En esta misma sección de Confidenciales, se ha planteado, incluso, la incomprensible necesidad de mantener en su cargo a Félix Sanz si el Servicio de Inteligencia satisface, como institución, las expectativas y requerimientos del Gobierno en la materia, y si, de otra forma, el CNI no es capaz de aportar a la acción gubernamental todo lo que debe en una situación tan crítica como la presente, aún extraña más su permanencia al frente del mismo.

El hecho de que la presidenta de Argentina, Cristina Fernández de Kirchner, haya “madrugado” al Gobierno de Mariano Rajoy con la expropiación del 51 por 100 del accionariado de la petrolera YPF en manos de la empresa española Repsol, privada y de cuya política especuladora habría mucho que hablar, ha desatado una injusta campaña contra el CNI, cuya División de Inteligencia Económica se ha visto acusada de “inoperante”. El hecho de que inmediatamente antes de la incautación física de YPF, el ministro español de Industria, Energía y Turismo, José Manuel Soria, declarará que el contencioso bilateral “estaba encauzado”, no podía sino justificar esa errónea interpretación de los hechos.

En honor a la verdad, contrastada en fuentes de absoluta solvencia, hay que decir que el CNI informó puntual y detalladamente al Gobierno de las intenciones de la presidenta argentina, accesibles en fuentes abiertas incluso de ámbito periodístico.

De no ser así, es obvio que el cese de Félix Sanz habría sido automático, debiéndose trasladar por tanto la acusación de inoperancia global al Gobierno español, y en particular al ministro Soria, incapaz de establecer un plan de reacción adecuado y con todas las variables de respuesta inmediata, según fuera la conformación final de la amenaza detectada. Estrategia inexistente, a pesar de que la vicepresidenta del Gobierno, Soraya Sáenz de Santamaría, advirtiera al inicio de la controversia eso de que “las medidas no se anuncian, se adoptan”…

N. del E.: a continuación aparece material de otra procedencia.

From an optimization exercise on the open Yosys and OpenROAD flow, aimed at small area, a short achievable clock period and few clock cycles; shortcuts taken in it are not production practice.
Where RTL was checked, it was by simulation tests only, not by an equivalence proof against the original.
The clock input has no modelled driver; a real chip could not lean on it and would need a root buffer or a full tree.
Power and IR drop assume default switching activity.

Setup of old:
Design linear_layer_with_mem, start of the top module:
module linear_layer_with_mem #(
    parameter DATA_WIDTH    = 8,
    parameter W_WIDTH       = 8,
    parameter ACC_WIDTH     = 32,
    parameter ADDR_WIDTH    = 8,
    parameter DATABUS_WIDTH = 32,
    parameter N = 8,
    parameter M = 8
)(
    input  wire clk,
    input  wire rst,
    input  wire start,
    input  wire [ADDR_WIDTH-1:0] activ_base,
    input  wire [ADDR_WIDTH-1:0] weight_base,
    input  wire [ADDR_WIDTH-1:0] bias_base,
    input  wire [ADDR_WIDTH-1:0] output_base,
    output reg mem_w,
    output reg mem_sel,
    output reg done,
    output reg out_valid,
    output wire [ADDR_WIDTH-1:0]    address_bus,
    input  wire [DATABUS_WIDTH-1:0] data_bus_in,
    output wire [DATABUS_WIDTH-1:0] data_bus_out,
    input  wire                     ready
);
==> module linear_layer_with_mem, before the edit <==
module linear_layer_with_mem #(
    parameter DATA_WIDTH    = 8,
    parameter W_WIDTH       = 8,
    parameter ACC_WIDTH     = 32,
    parameter ADDR_WIDTH    = 8,
    parameter DATABUS_WIDTH = 32,
    parameter N = 8,
    parameter M = 8
)(
    input  wire clk,
    input  wire rst,
    input  wire start,
    input  wire [ADDR_WIDTH-1:0] activ_base,
    input  wire [ADDR_WIDTH-1:0] weight_base,
    input  wire [ADDR_WIDTH-1:0] bias_base,
    input  wire [ADDR_WIDTH-1:0] output_base,
    output reg mem_w,
    output reg mem_sel,
    output reg done,
    output reg out_valid,
    output wire [ADDR_WIDTH-1:0]    address_bus,
    input  wire [DATABUS_WIDTH-1:0] data_bus_in,
    output wire [DATABUS_WIDTH-1:0] data_bus_out,
    input  wire                     ready
);
    localparam PH_IDLE = 3'b100, PH_ACT = 3'b000, PH_BIAS = 3'b001,
               PH_WGT = 3'b010, PH_OUT = 3'b011, PH_DONE = 3'b111;
    reg [2:0] phase;
    reg [2:0] i, j;        
    reg [3:0] st;          
    wire      busy = |st;
    reg       rdy_q, rdy_qq, rdy_q3;   
    reg [7:0]  act [0:7];
    reg [8:0]  wq;         
    reg [15:0] bl;         
    reg        pneg;       
    wire       psgn = bl[15];   
    reg [31:0] r;
    reg [7:0]  address;
    assign address_bus  = address;
    assign data_bus_out = r;
    wire xfer = mem_sel & ready;
    wire [2:0] trip = wq[2:0];
    wire [7:0] a = act[0];
    wire s_neg = trip[2] & ~(trip[1] & trip[0]);
    wire s_one = trip[1] ^ trip[0];
    wire s_two = (trip[2] & ~trip[1] & ~trip[0]) | (~trip[2] & trip[1] & trip[0]);
    wire [9:0] ppx = (({10{s_one}} & {{2{a[7]}}, a}) |
                      ({10{s_two}} & {a[7], a, 1'b0})) ^ {10{s_neg}};
    reg  [15:0] bsh;
    always @* begin
        bsh = ({16{st[0]}} & {{6{ppx[9]}}, ppx}) |
              ({16{st[1]}} & {{4{ppx[9]}}, ppx, {2{s_neg}}}) |
              ({16{st[2]}} & {{2{ppx[9]}}, ppx, {4{s_neg}}}) |
              ({16{st[3]}} & {ppx, {6{s_neg}}});
    end
    wire [15:0] bl_n   = busy ? bsh : 16'd0;
    wire        pneg_n = busy & s_neg;
    wire [15:0] lsum;
    wire        c16;
    llwm_add16 u_add (.a(r[15:0]), .b(bl), .ci(pneg), .s(lsum), .co(c16));
    wire [15:0] hpm;
    llwm_hi u_hi (.h(r[31:16]), .sgn(psgn), .o(hpm));
    wire [31:0] sum = {r[31:16] ^ (hpm & {16{c16 ^ psgn}}), lsum};
    reg [7:0] nbase;
    always @* begin
        case (phase[1:0])
            2'd0: nbase = activ_base;
            2'd1: nbase = bias_base;
            2'd2: nbase = weight_base;
            default: nbase = output_base;
        endcase
    end
    wire [5:0] off  = {i & {3{phase[1] & ~phase[0]}}, j | (i & {3{phase[0]}})};
    wire [5:0] offg = off & {6{rdy_q3}};
    wire [7:0] addr_n = (phase[2] | rdy_qq) ? nbase : address + {2'd0, offg};
    wire stopped = phase[2];
    wire [1:0] region = phase[1:0];
    wire last_w = (phase == PH_WGT) & (j == 3'd7);
    always @(posedge clk or posedge rst) begin
        if (rst) begin
            phase <= PH_IDLE;
            i <= 0; j <= 0; st <= 0;
            rdy_q <= 0; rdy_qq <= 0; rdy_q3 <= 0;
            mem_sel <= 0; mem_w <= 0;
            done <= 0; out_valid <= 0;
        end else begin
            rdy_q <= xfer;
            rdy_qq <= rdy_q;
            rdy_q3 <= rdy_qq;
            out_valid <= mem_w & (xfer | rdy_q);
            mem_w <= (phase == PH_OUT);
            st <= {st[2:0], xfer & (phase == PH_WGT)};
            if (xfer && phase == PH_OUT && i == 3'd7) done <= 1;
            if (stopped)
                mem_sel <= (region == 2'd0) & start;
            else
                mem_sel <= ~xfer & ~done & ~(rdy_q & last_w) & ~(rdy_qq & (region == 2'd3));
            if (stopped) begin
                if (region == 2'd0 && start) phase[2] <= 1'b0;
            end else if (rdy_q && region == 2'd3 && i == 3'd7)
                phase[2] <= 1'b1;
            if (!stopped && rdy_q) begin
                case (region)
                    2'd0: begin
                        j <= j + 3'd1;
                        if (j == 3'd7) phase[1:0] <= 2'd1;
                    end
                    2'd1: phase[1:0] <= 2'd2;
                    2'd2: begin
                        j <= j + 3'd1;
                        if (j == 3'd7) phase[1:0] <= 2'd3;
                    end
                    default: begin
                        i <= i + 3'd1;
                        if (i != 3'd7) phase[1:0] <= 2'd1;
                    end
                endcase
            end
        end
    end
    wire rot = st[3];
    wire act_ph = (phase == PH_ACT);
    wire act_last = rdy_q & (j == 3'd7);
    integer n;
    always @(posedge clk) begin
        address <= addr_n;
        wq <= busy ? {2'b00, wq[8:2]} : {data_bus_in[7:0], 1'b0};
        bl <= bl_n;
        pneg <= pneg_n;
        if (act_ph && !act_last)
            act[7] <= data_bus_in[7:0];
        else if (rot)
            act[7] <= act[0];
        if ((act_ph && rdy_q && !act_last) || rot)
            for (n = 0; n < 7; n = n + 1) act[n] <= act[n+1];
        r <= (phase == PH_BIAS && !rdy_q) ? data_bus_in : sum;
    end
endmodule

En relación con la polémica sobre si el Gobierno conocía o desconocía el viaje del rey Juan Carlos a Botsuana (obviamente “de caza”), y por tanto si existía o no el plácet correspondiente, es evidente, aunque sólo sea por razones de seguridad y apoyo logístico, que Rajoy, la Casa Real, el CNI… y todos quienes necesitaran saberlo, lo sabían.

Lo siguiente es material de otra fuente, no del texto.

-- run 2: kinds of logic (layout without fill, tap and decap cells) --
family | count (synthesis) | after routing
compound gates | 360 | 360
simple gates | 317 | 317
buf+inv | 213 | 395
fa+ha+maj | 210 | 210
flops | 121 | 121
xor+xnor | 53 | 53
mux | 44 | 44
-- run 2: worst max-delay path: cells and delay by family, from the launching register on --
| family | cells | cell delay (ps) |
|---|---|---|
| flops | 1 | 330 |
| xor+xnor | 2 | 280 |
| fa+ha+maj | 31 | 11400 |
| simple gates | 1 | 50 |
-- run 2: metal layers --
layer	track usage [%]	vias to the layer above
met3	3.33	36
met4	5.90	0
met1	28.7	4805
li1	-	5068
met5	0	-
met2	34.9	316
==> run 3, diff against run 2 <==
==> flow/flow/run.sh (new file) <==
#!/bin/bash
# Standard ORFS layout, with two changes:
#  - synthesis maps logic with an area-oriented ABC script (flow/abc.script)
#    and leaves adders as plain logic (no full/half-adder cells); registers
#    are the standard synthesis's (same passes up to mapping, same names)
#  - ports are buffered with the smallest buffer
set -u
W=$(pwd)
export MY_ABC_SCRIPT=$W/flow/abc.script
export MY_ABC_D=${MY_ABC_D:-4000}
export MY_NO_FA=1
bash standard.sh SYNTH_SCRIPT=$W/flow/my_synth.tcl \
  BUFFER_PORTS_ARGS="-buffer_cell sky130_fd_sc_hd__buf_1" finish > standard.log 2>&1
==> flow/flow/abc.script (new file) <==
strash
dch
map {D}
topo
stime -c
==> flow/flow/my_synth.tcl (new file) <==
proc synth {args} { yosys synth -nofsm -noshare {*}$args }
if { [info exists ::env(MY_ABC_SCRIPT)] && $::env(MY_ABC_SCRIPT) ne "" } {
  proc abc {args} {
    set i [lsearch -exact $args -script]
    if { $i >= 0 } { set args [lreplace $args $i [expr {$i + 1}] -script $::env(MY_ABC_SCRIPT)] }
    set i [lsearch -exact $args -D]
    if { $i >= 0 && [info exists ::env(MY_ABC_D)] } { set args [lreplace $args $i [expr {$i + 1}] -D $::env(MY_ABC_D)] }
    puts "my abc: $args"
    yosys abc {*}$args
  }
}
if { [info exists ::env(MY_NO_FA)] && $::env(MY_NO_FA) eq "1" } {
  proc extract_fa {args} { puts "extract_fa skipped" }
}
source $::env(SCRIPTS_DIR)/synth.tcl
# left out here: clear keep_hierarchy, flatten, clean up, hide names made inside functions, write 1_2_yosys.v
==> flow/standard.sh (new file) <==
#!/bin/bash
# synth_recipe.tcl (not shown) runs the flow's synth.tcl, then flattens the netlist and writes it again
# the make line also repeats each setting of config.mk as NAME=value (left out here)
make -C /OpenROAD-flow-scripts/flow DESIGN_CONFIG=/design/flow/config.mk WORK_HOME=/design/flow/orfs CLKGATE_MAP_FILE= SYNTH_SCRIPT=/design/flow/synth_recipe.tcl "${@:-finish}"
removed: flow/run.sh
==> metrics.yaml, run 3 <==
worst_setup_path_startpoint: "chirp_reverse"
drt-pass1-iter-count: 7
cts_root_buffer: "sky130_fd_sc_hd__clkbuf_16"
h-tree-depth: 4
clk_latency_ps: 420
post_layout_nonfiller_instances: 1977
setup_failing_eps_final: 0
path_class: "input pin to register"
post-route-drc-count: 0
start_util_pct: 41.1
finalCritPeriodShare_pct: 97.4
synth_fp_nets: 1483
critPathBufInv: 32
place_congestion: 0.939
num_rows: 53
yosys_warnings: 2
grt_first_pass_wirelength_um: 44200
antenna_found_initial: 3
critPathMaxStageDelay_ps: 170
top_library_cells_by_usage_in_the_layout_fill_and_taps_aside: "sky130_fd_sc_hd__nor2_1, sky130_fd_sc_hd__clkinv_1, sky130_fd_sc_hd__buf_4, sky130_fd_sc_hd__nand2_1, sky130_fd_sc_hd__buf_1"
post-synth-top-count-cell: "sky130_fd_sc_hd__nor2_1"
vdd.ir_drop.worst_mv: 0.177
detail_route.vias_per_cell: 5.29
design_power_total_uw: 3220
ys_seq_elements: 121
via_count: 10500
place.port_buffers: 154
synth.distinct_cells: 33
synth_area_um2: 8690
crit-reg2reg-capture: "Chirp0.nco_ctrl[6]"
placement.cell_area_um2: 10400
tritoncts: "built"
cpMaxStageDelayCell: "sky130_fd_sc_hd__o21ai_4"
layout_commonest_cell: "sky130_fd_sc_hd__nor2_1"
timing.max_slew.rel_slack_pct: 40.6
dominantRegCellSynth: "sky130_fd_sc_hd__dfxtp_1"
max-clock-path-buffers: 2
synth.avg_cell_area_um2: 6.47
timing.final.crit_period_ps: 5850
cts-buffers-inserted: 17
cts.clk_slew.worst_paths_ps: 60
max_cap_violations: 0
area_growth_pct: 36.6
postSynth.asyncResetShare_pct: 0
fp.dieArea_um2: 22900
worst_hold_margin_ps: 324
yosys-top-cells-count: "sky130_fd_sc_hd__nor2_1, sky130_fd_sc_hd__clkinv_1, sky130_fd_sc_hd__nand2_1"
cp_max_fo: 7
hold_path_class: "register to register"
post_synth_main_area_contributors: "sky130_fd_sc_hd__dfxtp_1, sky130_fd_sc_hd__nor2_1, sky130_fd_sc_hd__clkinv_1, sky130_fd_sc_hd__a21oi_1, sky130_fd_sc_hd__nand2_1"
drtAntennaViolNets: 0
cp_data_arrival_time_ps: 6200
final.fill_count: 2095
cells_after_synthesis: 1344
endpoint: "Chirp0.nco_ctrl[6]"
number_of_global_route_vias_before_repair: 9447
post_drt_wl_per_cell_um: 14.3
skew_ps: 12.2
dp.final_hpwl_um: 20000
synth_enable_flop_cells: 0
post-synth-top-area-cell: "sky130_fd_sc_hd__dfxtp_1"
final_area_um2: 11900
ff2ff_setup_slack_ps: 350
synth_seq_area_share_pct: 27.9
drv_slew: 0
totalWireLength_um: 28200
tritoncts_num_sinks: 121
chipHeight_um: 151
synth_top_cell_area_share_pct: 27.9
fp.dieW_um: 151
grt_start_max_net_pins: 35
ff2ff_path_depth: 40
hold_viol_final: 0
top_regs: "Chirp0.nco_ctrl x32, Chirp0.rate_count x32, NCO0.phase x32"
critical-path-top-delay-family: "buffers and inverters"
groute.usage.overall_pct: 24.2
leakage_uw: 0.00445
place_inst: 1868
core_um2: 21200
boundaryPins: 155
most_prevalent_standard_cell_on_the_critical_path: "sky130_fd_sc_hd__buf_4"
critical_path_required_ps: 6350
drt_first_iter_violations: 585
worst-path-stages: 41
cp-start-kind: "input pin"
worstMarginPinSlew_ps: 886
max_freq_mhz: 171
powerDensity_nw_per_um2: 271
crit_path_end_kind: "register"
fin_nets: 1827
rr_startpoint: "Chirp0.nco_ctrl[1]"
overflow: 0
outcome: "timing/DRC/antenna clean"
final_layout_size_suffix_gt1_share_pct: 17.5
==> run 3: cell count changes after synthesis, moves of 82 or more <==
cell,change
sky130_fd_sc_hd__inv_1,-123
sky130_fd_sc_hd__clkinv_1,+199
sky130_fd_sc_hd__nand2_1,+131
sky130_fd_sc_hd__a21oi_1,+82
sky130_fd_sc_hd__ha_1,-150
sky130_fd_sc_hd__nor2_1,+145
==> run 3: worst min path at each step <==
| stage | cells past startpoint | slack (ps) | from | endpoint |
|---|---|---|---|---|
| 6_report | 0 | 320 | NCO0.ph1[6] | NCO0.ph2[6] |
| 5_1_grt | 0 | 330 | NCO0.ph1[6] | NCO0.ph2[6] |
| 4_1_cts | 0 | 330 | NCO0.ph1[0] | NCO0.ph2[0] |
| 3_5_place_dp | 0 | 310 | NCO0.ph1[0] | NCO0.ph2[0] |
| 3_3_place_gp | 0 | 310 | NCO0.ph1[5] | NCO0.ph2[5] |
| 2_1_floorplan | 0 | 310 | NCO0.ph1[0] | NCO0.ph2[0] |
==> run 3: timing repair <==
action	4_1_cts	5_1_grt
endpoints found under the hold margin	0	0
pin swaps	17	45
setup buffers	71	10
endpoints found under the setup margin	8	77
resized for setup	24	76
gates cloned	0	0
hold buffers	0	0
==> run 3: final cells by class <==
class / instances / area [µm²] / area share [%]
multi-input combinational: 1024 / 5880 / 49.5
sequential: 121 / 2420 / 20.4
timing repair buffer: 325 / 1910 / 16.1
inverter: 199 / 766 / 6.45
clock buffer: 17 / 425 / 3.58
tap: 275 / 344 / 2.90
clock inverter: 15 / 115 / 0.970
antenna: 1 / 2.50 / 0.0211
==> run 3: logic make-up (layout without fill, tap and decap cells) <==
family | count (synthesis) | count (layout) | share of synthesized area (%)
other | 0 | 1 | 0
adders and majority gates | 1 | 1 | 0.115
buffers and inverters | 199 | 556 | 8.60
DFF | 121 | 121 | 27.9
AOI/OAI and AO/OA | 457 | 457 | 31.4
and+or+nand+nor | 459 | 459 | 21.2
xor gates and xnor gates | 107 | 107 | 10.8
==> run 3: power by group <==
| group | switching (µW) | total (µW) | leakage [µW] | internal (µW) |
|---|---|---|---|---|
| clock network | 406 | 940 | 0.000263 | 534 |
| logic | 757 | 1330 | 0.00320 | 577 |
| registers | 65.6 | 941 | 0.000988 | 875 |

Por ello, el artículo del Grupo de Estudios Estratégicos (GEES) titulado “Botsuana – El CNI, los elefantes y el rey” (16/04/2012), que al respecto pone en duda la lealtad y eficacia de la dirección militar del Servicio de Inteligencia, mandando de paso un “recado” de desaprobación contra la vicepresidenta del Gobierno, con aspiraciones implícitas de depositarlo en dirigentes afines (¡Dios nos coja confesados!), no deja de ser una inoportuna patochada que descalifica seriamente a su director, el “neocon” Rafael L. Bardají.